-- Description of the task --
In the data below, the answer is the run of lines from the line containing "export SETUP_SLACK_MARGIN = 1.2" through the line containing "# pins are placed", both included; print it exactly and nothing else.

Stored entries
• • • • • • •
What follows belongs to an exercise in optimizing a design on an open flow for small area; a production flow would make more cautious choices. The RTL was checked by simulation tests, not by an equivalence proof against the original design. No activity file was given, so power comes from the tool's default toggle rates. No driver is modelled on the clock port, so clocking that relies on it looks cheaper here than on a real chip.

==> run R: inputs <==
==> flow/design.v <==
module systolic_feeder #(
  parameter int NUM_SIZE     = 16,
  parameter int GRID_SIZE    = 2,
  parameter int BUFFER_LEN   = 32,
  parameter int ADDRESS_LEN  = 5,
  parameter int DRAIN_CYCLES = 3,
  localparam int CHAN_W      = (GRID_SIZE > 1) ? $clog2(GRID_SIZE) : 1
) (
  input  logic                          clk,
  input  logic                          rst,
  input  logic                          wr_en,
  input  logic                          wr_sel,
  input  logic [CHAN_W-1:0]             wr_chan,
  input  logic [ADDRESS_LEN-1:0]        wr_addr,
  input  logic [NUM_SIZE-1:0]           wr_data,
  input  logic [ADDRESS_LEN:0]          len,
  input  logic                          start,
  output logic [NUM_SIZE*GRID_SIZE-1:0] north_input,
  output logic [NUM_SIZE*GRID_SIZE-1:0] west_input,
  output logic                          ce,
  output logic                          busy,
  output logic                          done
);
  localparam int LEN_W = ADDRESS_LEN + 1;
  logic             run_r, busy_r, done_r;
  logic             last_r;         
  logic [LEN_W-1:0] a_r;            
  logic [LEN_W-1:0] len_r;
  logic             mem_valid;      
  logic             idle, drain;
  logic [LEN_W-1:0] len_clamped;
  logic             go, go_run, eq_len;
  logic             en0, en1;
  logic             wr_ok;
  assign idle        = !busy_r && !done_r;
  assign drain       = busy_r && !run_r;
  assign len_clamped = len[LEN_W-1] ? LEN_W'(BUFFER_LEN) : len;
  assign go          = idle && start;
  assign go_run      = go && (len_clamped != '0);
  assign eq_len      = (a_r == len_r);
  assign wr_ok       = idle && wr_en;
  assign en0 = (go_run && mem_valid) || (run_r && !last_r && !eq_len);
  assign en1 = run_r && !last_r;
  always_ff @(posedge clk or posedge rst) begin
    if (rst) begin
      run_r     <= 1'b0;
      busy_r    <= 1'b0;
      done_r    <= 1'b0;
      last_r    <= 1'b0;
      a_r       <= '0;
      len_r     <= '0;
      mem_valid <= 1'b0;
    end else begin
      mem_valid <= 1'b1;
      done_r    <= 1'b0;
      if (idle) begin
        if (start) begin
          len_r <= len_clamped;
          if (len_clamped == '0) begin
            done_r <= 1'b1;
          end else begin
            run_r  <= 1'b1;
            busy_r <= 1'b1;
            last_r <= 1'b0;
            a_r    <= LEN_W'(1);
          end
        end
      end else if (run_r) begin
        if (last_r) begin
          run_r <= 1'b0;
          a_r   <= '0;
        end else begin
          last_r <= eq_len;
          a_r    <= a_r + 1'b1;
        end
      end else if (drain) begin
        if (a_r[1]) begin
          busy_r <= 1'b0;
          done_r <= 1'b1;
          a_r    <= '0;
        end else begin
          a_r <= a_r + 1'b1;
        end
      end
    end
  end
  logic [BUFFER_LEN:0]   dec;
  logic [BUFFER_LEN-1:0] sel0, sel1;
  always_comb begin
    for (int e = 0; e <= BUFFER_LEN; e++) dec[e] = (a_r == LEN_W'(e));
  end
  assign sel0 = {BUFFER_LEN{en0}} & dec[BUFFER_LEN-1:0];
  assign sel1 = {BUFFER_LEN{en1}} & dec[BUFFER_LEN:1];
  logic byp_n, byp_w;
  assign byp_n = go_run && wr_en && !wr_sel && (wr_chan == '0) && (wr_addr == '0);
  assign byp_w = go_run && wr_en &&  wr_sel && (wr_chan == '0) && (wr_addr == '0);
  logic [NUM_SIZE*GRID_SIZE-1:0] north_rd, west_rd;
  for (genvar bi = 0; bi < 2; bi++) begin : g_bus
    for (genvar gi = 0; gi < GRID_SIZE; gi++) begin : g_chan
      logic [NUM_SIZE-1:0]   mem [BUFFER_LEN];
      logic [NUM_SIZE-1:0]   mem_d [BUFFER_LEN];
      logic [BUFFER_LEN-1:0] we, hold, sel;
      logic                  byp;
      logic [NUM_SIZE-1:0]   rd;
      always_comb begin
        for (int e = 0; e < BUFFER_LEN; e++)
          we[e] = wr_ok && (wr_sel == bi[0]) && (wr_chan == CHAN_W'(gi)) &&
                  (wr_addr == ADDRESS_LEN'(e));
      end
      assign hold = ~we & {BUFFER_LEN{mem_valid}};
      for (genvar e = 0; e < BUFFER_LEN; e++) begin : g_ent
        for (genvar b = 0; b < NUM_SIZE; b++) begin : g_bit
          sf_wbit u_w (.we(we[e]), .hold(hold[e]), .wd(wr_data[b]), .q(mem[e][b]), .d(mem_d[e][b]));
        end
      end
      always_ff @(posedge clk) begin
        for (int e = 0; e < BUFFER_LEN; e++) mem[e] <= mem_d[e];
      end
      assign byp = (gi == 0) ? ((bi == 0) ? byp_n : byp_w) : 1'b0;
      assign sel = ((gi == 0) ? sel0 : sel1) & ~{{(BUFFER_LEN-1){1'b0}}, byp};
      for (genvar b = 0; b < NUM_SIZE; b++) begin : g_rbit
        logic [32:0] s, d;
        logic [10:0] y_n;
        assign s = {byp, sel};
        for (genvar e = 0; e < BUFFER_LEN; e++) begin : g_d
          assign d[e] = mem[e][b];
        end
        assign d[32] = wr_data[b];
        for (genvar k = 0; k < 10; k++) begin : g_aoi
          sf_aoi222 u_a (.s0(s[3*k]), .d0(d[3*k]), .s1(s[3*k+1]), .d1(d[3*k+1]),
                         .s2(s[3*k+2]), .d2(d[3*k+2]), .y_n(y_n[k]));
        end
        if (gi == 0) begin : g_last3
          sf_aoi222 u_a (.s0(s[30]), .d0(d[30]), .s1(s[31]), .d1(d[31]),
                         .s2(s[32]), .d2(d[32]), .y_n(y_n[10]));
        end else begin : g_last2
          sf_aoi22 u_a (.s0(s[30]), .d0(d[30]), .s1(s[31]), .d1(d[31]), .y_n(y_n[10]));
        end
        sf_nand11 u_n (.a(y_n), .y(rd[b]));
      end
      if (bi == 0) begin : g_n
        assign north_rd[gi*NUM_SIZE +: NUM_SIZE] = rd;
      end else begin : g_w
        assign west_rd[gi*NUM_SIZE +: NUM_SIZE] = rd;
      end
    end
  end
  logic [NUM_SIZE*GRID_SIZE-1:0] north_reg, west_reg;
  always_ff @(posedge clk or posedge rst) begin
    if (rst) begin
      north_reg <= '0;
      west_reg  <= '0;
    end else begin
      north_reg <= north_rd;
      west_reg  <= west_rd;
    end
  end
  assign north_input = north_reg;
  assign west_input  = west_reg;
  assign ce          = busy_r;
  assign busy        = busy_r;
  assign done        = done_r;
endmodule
• • • • • • •
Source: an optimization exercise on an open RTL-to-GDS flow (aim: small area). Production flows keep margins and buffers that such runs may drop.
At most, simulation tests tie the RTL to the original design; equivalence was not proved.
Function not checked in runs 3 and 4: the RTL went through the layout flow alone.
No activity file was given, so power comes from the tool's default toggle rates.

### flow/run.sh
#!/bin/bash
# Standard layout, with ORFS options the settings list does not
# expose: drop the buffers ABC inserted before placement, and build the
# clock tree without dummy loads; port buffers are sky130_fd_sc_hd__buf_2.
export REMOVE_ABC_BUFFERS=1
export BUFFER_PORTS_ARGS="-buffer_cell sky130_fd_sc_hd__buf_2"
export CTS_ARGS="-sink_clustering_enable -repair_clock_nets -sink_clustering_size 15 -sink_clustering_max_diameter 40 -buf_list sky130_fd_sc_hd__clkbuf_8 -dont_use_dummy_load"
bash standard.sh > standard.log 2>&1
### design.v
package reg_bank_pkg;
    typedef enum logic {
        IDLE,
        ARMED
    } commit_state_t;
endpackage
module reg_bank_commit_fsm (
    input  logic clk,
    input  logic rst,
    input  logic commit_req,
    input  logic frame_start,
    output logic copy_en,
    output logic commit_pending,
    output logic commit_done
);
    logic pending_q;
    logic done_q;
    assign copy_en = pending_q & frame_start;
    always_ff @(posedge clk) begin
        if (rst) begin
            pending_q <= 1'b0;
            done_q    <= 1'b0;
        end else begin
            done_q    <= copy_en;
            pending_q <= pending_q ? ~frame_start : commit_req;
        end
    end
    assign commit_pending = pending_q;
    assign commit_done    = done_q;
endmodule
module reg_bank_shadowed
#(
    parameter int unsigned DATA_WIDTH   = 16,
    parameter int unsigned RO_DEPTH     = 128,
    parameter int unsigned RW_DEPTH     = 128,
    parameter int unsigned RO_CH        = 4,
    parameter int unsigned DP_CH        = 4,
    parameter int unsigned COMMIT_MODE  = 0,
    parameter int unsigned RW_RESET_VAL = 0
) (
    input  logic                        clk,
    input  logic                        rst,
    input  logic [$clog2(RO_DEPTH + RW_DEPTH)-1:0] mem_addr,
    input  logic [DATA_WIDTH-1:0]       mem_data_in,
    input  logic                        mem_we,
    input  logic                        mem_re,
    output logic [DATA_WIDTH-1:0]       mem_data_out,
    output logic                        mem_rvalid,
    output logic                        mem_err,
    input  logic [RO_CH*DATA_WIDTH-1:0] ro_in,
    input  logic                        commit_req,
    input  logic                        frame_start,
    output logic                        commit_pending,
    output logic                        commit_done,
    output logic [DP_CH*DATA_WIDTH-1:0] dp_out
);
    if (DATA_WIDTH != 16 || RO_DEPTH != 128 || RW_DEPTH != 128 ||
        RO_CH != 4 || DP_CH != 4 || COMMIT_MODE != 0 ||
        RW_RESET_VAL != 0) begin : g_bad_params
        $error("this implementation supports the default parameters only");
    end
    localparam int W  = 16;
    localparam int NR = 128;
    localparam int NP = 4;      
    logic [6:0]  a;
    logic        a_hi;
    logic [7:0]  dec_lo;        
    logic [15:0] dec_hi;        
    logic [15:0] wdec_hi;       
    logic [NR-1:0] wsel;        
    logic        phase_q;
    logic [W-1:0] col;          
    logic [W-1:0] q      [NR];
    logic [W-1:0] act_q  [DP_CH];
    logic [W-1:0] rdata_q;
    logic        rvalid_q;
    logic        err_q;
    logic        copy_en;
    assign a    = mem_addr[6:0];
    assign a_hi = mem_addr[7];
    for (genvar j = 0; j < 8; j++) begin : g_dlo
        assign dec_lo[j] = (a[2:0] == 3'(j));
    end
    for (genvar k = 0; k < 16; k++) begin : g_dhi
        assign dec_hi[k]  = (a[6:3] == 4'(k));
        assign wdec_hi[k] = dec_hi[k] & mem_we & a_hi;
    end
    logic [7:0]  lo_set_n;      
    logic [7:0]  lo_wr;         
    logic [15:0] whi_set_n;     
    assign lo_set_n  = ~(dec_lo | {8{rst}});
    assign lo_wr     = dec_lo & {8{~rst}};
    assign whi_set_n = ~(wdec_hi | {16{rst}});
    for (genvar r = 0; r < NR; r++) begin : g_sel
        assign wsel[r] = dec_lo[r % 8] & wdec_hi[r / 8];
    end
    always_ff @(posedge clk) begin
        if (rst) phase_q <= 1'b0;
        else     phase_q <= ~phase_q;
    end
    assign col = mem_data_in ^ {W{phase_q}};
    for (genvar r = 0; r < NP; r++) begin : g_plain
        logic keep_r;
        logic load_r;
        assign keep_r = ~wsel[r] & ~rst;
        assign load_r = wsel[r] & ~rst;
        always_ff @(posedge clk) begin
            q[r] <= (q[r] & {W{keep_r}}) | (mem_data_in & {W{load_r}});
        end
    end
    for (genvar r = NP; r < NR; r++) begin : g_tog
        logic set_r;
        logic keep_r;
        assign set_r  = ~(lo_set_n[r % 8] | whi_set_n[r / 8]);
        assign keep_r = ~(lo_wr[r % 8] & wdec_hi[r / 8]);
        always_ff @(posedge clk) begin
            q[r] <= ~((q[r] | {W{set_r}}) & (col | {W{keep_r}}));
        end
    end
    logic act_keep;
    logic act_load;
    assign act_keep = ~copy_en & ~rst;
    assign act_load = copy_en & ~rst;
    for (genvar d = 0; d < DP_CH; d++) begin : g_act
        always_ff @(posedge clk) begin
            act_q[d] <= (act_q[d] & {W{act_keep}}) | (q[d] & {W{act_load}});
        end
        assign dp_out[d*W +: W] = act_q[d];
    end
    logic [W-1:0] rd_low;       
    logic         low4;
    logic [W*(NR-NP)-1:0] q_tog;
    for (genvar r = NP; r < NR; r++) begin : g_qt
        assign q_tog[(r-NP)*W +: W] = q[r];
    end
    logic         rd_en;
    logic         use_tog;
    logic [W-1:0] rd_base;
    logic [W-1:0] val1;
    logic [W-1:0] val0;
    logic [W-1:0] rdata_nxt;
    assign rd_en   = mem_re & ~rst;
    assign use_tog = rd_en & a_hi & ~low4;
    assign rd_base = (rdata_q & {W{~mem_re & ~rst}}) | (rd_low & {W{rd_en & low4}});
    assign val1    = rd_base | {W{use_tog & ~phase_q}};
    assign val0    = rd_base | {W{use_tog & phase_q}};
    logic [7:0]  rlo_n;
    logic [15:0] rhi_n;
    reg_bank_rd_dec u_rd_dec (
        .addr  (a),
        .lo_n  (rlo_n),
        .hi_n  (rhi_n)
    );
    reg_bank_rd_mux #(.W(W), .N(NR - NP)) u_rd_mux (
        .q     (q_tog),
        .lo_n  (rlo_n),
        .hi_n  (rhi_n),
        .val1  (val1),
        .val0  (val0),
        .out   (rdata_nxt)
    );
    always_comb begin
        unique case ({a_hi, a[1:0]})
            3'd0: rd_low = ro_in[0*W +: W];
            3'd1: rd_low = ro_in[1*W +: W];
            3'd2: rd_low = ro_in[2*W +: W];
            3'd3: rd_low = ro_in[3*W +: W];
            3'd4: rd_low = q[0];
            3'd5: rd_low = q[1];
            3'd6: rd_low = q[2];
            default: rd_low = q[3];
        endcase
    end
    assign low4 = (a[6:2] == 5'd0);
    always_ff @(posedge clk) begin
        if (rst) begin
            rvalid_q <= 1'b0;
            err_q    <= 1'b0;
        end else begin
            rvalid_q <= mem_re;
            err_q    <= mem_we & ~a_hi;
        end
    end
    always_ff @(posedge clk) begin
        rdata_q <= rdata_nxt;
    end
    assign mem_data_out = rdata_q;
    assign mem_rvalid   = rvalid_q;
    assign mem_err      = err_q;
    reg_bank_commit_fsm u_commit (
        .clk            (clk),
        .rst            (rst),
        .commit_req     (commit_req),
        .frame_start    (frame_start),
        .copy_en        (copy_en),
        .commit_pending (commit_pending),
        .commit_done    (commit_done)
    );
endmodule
• • • • • • •
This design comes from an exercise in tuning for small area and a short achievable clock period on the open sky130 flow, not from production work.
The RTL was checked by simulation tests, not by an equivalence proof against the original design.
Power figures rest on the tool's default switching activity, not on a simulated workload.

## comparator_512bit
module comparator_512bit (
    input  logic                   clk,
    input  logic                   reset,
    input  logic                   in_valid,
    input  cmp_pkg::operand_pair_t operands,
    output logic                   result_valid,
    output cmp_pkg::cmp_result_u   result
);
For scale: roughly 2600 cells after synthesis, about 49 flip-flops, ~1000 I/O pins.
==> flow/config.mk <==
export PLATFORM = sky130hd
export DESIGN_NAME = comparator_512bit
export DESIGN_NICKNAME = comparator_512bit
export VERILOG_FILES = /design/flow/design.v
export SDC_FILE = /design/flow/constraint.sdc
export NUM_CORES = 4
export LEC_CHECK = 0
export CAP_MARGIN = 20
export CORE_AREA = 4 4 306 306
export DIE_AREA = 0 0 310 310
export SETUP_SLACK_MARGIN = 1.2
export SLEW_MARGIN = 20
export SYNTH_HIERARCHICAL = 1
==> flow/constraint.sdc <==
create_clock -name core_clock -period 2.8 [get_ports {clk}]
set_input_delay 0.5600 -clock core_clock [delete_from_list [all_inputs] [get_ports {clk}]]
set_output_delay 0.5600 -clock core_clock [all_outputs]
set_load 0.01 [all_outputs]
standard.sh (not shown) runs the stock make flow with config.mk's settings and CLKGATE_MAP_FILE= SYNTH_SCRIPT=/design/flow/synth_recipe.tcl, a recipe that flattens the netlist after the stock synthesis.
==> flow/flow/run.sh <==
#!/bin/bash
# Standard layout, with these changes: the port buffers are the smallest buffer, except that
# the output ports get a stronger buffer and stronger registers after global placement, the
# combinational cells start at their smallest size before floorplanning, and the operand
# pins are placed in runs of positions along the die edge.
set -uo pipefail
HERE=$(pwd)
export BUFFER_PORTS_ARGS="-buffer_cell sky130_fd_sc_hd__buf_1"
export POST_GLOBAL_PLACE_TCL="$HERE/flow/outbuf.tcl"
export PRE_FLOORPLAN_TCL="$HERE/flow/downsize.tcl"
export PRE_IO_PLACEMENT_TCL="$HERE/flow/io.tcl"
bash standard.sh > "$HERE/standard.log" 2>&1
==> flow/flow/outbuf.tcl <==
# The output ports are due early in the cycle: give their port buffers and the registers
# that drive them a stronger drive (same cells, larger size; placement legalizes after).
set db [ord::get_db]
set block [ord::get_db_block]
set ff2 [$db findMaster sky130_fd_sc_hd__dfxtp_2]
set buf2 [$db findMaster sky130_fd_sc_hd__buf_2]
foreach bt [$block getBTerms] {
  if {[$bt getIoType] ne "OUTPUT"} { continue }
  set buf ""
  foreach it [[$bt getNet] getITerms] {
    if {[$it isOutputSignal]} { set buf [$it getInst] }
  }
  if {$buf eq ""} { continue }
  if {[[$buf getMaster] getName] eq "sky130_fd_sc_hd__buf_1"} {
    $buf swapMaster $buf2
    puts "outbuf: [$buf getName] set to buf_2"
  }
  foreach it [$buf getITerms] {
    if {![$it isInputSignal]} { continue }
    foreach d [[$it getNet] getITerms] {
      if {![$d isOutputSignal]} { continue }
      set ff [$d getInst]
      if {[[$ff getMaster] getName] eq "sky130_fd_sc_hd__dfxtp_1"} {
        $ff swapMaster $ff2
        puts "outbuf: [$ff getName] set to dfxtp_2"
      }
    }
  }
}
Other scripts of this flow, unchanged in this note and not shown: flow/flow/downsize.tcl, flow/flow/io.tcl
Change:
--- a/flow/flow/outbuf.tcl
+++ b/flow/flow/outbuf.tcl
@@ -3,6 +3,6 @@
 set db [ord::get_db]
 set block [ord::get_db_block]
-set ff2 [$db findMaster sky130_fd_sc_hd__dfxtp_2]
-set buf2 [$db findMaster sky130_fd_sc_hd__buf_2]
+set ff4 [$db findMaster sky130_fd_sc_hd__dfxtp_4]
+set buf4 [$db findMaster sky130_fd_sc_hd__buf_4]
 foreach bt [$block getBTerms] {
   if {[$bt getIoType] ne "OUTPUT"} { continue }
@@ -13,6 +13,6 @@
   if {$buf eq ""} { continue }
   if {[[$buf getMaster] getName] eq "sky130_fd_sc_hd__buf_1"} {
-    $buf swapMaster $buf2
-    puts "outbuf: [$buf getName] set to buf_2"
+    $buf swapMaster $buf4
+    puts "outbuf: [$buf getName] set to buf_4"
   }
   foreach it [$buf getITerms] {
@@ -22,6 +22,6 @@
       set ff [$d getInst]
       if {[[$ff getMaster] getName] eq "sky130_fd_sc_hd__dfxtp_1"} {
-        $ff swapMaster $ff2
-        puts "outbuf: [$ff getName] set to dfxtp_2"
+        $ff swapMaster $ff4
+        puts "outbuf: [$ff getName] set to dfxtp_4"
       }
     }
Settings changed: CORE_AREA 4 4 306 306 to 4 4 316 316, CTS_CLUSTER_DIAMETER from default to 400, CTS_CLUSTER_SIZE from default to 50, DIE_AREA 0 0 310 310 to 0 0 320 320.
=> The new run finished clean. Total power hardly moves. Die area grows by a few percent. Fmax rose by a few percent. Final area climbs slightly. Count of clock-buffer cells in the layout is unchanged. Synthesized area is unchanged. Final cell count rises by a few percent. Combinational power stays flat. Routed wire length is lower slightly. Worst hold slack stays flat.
• • • • • • •
-- Task output --
export SETUP_SLACK_MARGIN = 1.2
export SLEW_MARGIN = 20
export SYNTH_HIERARCHICAL = 1
==> flow/constraint.sdc <==
create_clock -name core_clock -period 2.8 [get_ports {clk}]
set_input_delay 0.5600 -clock core_clock [delete_from_list [all_inputs] [get_ports {clk}]]
set_output_delay 0.5600 -clock core_clock [all_outputs]
set_load 0.01 [all_outputs]
standard.sh (not shown) runs the stock make flow with config.mk's settings and CLKGATE_MAP_FILE= SYNTH_SCRIPT=/design/flow/synth_recipe.tcl, a recipe that flattens the netlist after the stock synthesis.
==> flow/flow/run.sh <==
#!/bin/bash
# Standard layout, with these changes: the port buffers are the smallest buffer, except that
# the output ports get a stronger buffer and stronger registers after global placement, the
# combinational cells start at their smallest size before floorplanning, and the operand
# pins are placed in runs of positions along the die edge.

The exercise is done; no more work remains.